Psoriatic arthritis is a type of inflammatory arthritis that will develop in up to 30 percent of people who have the chronic skin condition psoriasis. The exact causes are not yet known, but a number of genetic associations have been identified in a genome-wide association study of psoriasis and psoriatic arthritis.
Diagnosing arthritis can be tricky, with symptoms coming and going and so many types to consider and eventually rule out – including those with similar symptoms like psoriatic arthritis, rheumatoid arthritis, osteoarthritis and gout. That’s why people sometimes are initially misdiagnosed and told they have one form of arthritis only to find out later they have another kind entirely.
Even though psoriatic arthritis, or PsA, is an inflammatory form of arthritis, it is sometimes confused with osteoarthritis, or OA, which is not. It also can be mistaken for other forms of inflammatory arthritis, such as rheumatoid arthritis (RA), or gout. Below are some tips to help avoid a psoriatic arthritis misdiagnosis. Another way to make sure you get a proper diagnosis is to see a rheumatologist – a doctor trained in working with arthritis and related conditions.

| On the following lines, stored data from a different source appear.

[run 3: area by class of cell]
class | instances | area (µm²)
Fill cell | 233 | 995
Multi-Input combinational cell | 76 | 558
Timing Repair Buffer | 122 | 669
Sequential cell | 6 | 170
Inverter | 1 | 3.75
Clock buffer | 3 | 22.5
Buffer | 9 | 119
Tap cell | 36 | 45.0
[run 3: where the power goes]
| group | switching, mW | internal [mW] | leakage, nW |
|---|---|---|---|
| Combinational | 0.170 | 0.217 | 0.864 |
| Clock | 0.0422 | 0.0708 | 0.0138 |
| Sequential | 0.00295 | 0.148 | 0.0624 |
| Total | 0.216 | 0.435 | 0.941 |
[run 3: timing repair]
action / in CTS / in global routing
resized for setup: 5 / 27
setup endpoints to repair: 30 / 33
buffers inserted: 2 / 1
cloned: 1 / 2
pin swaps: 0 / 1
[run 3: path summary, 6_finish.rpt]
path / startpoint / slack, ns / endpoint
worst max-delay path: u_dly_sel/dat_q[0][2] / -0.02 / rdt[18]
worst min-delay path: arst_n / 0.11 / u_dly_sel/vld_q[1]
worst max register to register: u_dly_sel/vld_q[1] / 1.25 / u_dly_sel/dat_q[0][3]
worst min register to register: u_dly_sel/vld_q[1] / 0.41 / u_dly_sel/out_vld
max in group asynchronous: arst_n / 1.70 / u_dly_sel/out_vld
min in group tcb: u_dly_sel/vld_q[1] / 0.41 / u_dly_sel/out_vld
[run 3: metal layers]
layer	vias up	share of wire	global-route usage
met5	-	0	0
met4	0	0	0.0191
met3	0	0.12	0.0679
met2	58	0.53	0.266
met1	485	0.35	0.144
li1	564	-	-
<file path="src/logic/st_mem_settings.svh">
// Values must stay consistent with 64-bit words and 8-byte strobes in the package types
`ifndef ST_MEM_SETTINGS_SVH
`define ST_MEM_SETTINGS_SVH

// Store buffer sizing, power of two and at least 2
`define ST_BUF_DEPTH 8

// Datapath widths
`define ADDR_W 32
`define DATA_W 64   // Eight byte lanes

// Data memory, 64-bit words
`define DMEM_WORDS 256

// Configuration port
`define CFG_ADDR_W     2
`define CFG_DRAIN_ADDR 0  // Bit 0 is drain_en
`define CFG_FLUSH_ADDR 1  // Bit 0 set fires a flush pulse

`endif

</file>
<file path="src/logic/st_mem_pkg.sv">
// Types assume DATA_W of 64 so that strobes and size codes cover one 8-byte word
`default_nettype none

`include "st_mem_settings.svh"

package st_mem_pkg;

    // Plain vectors with a meaning
    typedef logic [`ADDR_W-1:0]   addr_t;   // Byte address
    typedef logic [`DATA_W-1:0]   data_t;   // One memory word
    typedef logic [1:0]           size_t;   // log2 of access bytes
    typedef logic [`DATA_W/8-1:0] strb_t;   // One bit per byte lane

    // Committed store as it enters the buffer
    typedef struct packed {
        addr_t addr;
        data_t data;    // Value sits in the low bytes
        size_t size;
    } st_req_t;

    // Load request, data comes back on the response channel
    typedef struct packed {
        addr_t addr;
        size_t size;
    } ld_req_t;

    // One command per cycle on the memory port
    typedef struct packed {
        addr_t addr;
        data_t wdata;   // Already shifted to its byte lanes
        strb_t strb;
        logic  we;
        logic  re;
    } dmem_req_t;

    // Drain FSM, tracks whether the last cycle wrote memory
    typedef enum logic {
        DRN_IDLE  = 1'b0,
        DRN_WRITE = 1'b1
    } drain_state_t;

endpackage

`default_nettype wire

</file>
<file path="src/logic/lsu_ctrl.sv">
// Loads always win the port and the response consumer can never stall
`default_nettype none

module lsu_ctrl (
    input  wire logic                  clk_i,
    input  wire logic                  rstn_i,

    // Load request channel
    input  wire logic                  ld_valid_i,
    output logic                       ld_ready_o,
    input  wire st_mem_pkg::ld_req_t   ld_req_i,

    // Store buffer side
    input  wire logic                  collision_i,
    input  wire st_mem_pkg::st_req_t   head_i,
    input  wire logic                  head_valid_i,
    input  wire logic                  drain_en_i,
    output logic                       pop_o,

    // Memory port
    output st_mem_pkg::dmem_req_t      dmem_req_o,
    input  wire st_mem_pkg::data_t     dmem_rdata_i,

    // Load response, valid only
    output logic                       ld_rsp_valid_o,
    output st_mem_pkg::data_t          ld_rsp_data_o
);

    import st_mem_pkg::*;

    drain_state_t state_q;
    drain_state_t state_d;

    logic       ld_fire;
    logic       drain_go;
    logic [2:0] rsp_off_q;   // Byte offset of the accepted load
    size_t      rsp_size_q;

    // Strobe pattern for an access at offset 0
    function automatic strb_t size_strb(size_t size);
        case (size)
            2'd0:    return strb_t'(8'h01);
            2'd1:    return strb_t'(8'h03);
            2'd2:    return strb_t'(8'h0f);
            default: return strb_t'(8'hff);
        endcase
    endfunction

    // Shift the addressed bytes down and zero-extend
    function automatic data_t align_rsp(data_t raw, logic [2:0] off, size_t size);
        data_t sh;
        sh = raw >> {off, 3'b000};
        case (size)
            2'd0:    return data_t'(sh[7:0]);
            2'd1:    return data_t'(sh[15:0]);
            2'd2:    return data_t'(sh[31:0]);
            default: return sh;
        endcase
    endfunction

    // Arbitration, load before drain
    assign ld_ready_o = ld_valid_i && !collision_i;  // Stall until older stores drain
    assign ld_fire    = ld_ready_o;
    assign drain_go   = drain_en_i && head_valid_i && !ld_fire;
    assign pop_o      = drain_go;                    // Pop in the write cycle

    // Idle or write, decided by this cycle's grant
    assign state_d = drain_go ? DRN_WRITE : DRN_IDLE;

    always_ff @(posedge clk_i or negedge rstn_i) begin
        if (!rstn_i) begin
            state_q <= DRN_IDLE;
        end else begin
            state_q <= state_d;
        end
    end

    // Memory command mux
    always_comb begin
        dmem_req_o = '0;
        if (ld_fire) begin
            dmem_req_o.addr = ld_req_i.addr;
            dmem_req_o.re   = 1'b1;
        end else if (drain_go) begin
            dmem_req_o.addr  = head_i.addr;
            dmem_req_o.wdata = head_i.data << {head_i.addr[2:0], 3'b000};  // Into its lanes
            dmem_req_o.strb  = size_strb(head_i.size) << head_i.addr[2:0];
            dmem_req_o.we    = 1'b1;
        end else begin
            // Idle port, keep the address on the stream that used it last
            dmem_req_o.addr = (state_q == DRN_WRITE) ? head_i.addr : ld_req_i.addr;
        end
    end

    // Response valid one cycle after accept
    always_ff @(posedge clk_i or negedge rstn_i) begin
        if (!rstn_i) begin
            ld_rsp_valid_o <= 1'b0;
        end else begin
            ld_rsp_valid_o <= ld_fire;
        end
    end

    // Offset and size for alignment in the response cycle
    always_ff @(posedge clk_i) begin
        if (ld_fire) begin
            rsp_off_q  <= ld_req_i.addr[2:0];
            rsp_size_q <= ld_req_i.size;
        end
    end

    assign ld_rsp_data_o = align_rsp(dmem_rdata_i, rsp_off_q, rsp_size_q);

endmodule

`default_nettype wire

</file>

- If you have joint pain, and then develop the red, flaky skin that signals psoriasis, along with nail pitting, don’t rule out PsA. Psoriasis usually manifests before psoriatic arthritis symptoms, but not always and sometimes never.

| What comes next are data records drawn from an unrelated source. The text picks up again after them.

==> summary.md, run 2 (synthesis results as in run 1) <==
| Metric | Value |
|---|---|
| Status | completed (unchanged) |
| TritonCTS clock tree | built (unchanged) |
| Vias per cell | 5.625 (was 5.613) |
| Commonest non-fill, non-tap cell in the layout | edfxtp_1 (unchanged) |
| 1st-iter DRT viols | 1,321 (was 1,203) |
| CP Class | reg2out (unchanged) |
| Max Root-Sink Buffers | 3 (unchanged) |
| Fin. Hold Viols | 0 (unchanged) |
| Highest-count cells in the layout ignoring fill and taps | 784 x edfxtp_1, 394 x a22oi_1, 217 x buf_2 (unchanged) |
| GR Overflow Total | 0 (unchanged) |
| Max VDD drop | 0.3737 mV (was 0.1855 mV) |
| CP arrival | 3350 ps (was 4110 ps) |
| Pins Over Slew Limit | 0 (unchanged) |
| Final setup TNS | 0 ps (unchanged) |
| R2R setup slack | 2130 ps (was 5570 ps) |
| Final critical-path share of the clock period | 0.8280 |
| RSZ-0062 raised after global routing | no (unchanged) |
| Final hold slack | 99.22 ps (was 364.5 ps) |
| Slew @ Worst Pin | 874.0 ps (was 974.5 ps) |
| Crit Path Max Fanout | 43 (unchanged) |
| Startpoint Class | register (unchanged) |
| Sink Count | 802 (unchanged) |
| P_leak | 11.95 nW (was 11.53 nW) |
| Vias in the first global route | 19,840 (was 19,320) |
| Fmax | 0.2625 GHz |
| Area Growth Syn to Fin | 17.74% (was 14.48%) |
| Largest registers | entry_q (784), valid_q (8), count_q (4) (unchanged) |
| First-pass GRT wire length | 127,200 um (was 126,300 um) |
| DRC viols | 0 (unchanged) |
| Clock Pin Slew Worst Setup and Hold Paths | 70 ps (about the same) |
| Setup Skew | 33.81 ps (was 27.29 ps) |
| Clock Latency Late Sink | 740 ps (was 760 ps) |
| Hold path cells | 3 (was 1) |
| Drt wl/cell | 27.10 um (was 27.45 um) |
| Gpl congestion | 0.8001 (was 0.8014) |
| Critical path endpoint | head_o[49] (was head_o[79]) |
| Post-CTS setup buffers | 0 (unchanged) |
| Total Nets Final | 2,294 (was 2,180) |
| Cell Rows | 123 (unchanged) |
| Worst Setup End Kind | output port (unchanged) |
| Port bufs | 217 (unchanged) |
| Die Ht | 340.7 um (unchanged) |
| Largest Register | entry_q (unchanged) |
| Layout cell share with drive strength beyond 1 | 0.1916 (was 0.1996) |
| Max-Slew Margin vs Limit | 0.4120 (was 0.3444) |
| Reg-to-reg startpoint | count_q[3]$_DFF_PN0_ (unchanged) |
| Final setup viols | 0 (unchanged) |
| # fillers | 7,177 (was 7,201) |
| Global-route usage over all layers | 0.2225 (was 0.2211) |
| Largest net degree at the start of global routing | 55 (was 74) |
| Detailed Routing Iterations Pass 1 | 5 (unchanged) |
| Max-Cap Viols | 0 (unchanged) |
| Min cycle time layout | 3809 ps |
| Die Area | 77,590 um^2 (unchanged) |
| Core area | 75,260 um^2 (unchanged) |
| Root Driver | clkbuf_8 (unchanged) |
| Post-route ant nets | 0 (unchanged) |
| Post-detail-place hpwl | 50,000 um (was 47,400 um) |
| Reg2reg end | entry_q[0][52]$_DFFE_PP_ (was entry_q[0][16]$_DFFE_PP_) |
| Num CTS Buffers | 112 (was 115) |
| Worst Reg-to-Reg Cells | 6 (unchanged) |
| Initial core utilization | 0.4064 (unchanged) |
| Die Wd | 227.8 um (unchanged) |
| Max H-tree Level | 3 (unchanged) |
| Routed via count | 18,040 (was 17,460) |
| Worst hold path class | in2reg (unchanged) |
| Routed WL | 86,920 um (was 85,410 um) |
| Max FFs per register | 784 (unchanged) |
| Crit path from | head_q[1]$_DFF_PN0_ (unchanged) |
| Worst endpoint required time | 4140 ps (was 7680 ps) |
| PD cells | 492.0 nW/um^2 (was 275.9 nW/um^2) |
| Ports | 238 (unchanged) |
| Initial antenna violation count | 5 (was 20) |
==> src/rename_pkg.sv <==
/*
 * rename map shared definitions
 * table sizes, map entry, dispatch, writeback and lookup structs,
 * checkpoint state enum
 */

package rename_pkg;

    // ========================================================================
    // table sizes
    // ========================================================================
    localparam int ARCH_REGS  = 32;
    localparam int PHYS_REGS  = 64;
    localparam int ARCH_IDX_W = $clog2(ARCH_REGS);
    localparam int PHYS_IDX_W = $clog2(PHYS_REGS);

    // architectural r0 keeps its identity mapping
    localparam logic [ARCH_IDX_W-1:0] ZERO_REG = '0;

    // ========================================================================
    // struct types
    // ========================================================================
    // one table entry, tag plus value-ready flag
    typedef struct packed {
        logic [PHYS_IDX_W-1:0] phys;
        logic                  ready;
    } map_entry_t;

    // single-slot rename request from dispatch
    typedef struct packed {
        logic                  valid;
        logic [ARCH_IDX_W-1:0] arch_dst;
        logic [PHYS_IDX_W-1:0] phys_new;
        logic                  is_branch;
    } dispatch_req_t;

    // one writeback port
    typedef struct packed {
        logic                  valid;
        logic [PHYS_IDX_W-1:0] phys;
    } wb_req_t;

    // source operand query
    typedef struct packed {
        logic [ARCH_IDX_W-1:0] rs1;
        logic [ARCH_IDX_W-1:0] rs2;
    } lookup_req_t;

    typedef struct packed {
        logic [PHYS_IDX_W-1:0] rs1_phys;
        logic                  rs1_ready;
        logic [PHYS_IDX_W-1:0] rs2_phys;
        logic                  rs2_ready;
    } lookup_rsp_t;

    // single-level checkpoint occupancy
    typedef enum logic [0:0] {
        CKPT_EMPTY = 1'b0,
        CKPT_HELD  = 1'b1
    } ckpt_state_e;

endpackage
===== src/design/eq_pkg.sv =====
// Widths, constants and vector types shared by the LMS equalizer
// Each RTL module pulls these in with a wildcard import
package eq_pkg;

    // ==============================
    // Sizes and fixed-point formats
    // ==============================
    localparam int DATA_WIDTH  = 12;
    localparam int COEF_WIDTH  = 16;
    localparam int NUM_TAPS    = 11;
    localparam int CENTER_TAP  = 5;
    // Q1.15 coefficients
    localparam int COEF_FRAC   = 15;

    // Full-precision FIR product and adder-tree widths
    localparam int PROD_WIDTH  = DATA_WIDTH + COEF_WIDTH;
    localparam int SUM_WIDTH   = PROD_WIDTH + 4;
    // Adder tree node counts, 11 -> 6 -> 3 -> 1
    localparam int TREE_L1     = (NUM_TAPS + 1) / 2;
    localparam int TREE_L2     = TREE_L1 / 2;
    // Sample to output, in clock edges
    localparam int FIR_LATENCY = 5;

    // ==============================
    // Adaptation
    // ==============================
    localparam int MU_SHIFT        = 12;
    localparam int LEAK_SHIFT      = 8;
    // error*tap*step, step widened by a zero sign bit
    localparam int GRAD_WIDTH      = 2 * DATA_WIDTH + 9;
    localparam int LEAK_PROD_WIDTH = COEF_WIDTH + 9;

    // Error power estimate
    localparam int POWER_WINDOW    = 256;
    localparam int POWER_SHIFT     = 12;
    localparam int POWER_ACC_WIDTH = 28;
    localparam int POWER_CNT_WIDTH = $clog2(POWER_WINDOW);

    // ==============================
    // Types
    // ==============================
    typedef logic signed [DATA_WIDTH-1:0]     sample_t;
    typedef logic signed [COEF_WIDTH-1:0]     coef_t;
    typedef logic [3:0]                       coef_addr_t;
    typedef logic [7:0]                       step_t;
    typedef logic [7:0]                       leak_t;
    typedef logic [15:0]                      power_t;
    // Flat vectors, entry i sits at bits [i*W +: W]
    typedef logic [NUM_TAPS*DATA_WIDTH-1:0]   tap_vec_t;
    typedef logic [NUM_TAPS*COEF_WIDTH-1:0]   coef_vec_t;

    // Identity filter center tap, 0.5
    localparam coef_t COEF_HALF = 16'h4000;

endpackage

- If you have psoriasis symptoms and nail pitting first, and then develop joint pain, PsA is likely the culprit, particularly if there is joint swelling. But you can have psoriasis and a form of arthritis that isn’t PsA. It also depends on your age.
- If a single joint becomes swollen and extremely painful almost overnight, it’s probably gout. Unlike psoriatic arthritis, there is a surefire way to diagnose gout – examine joint fluid under a microscope. Uric acid crystals signal gout, which develops when the body can’t process uric acid, or produces too much.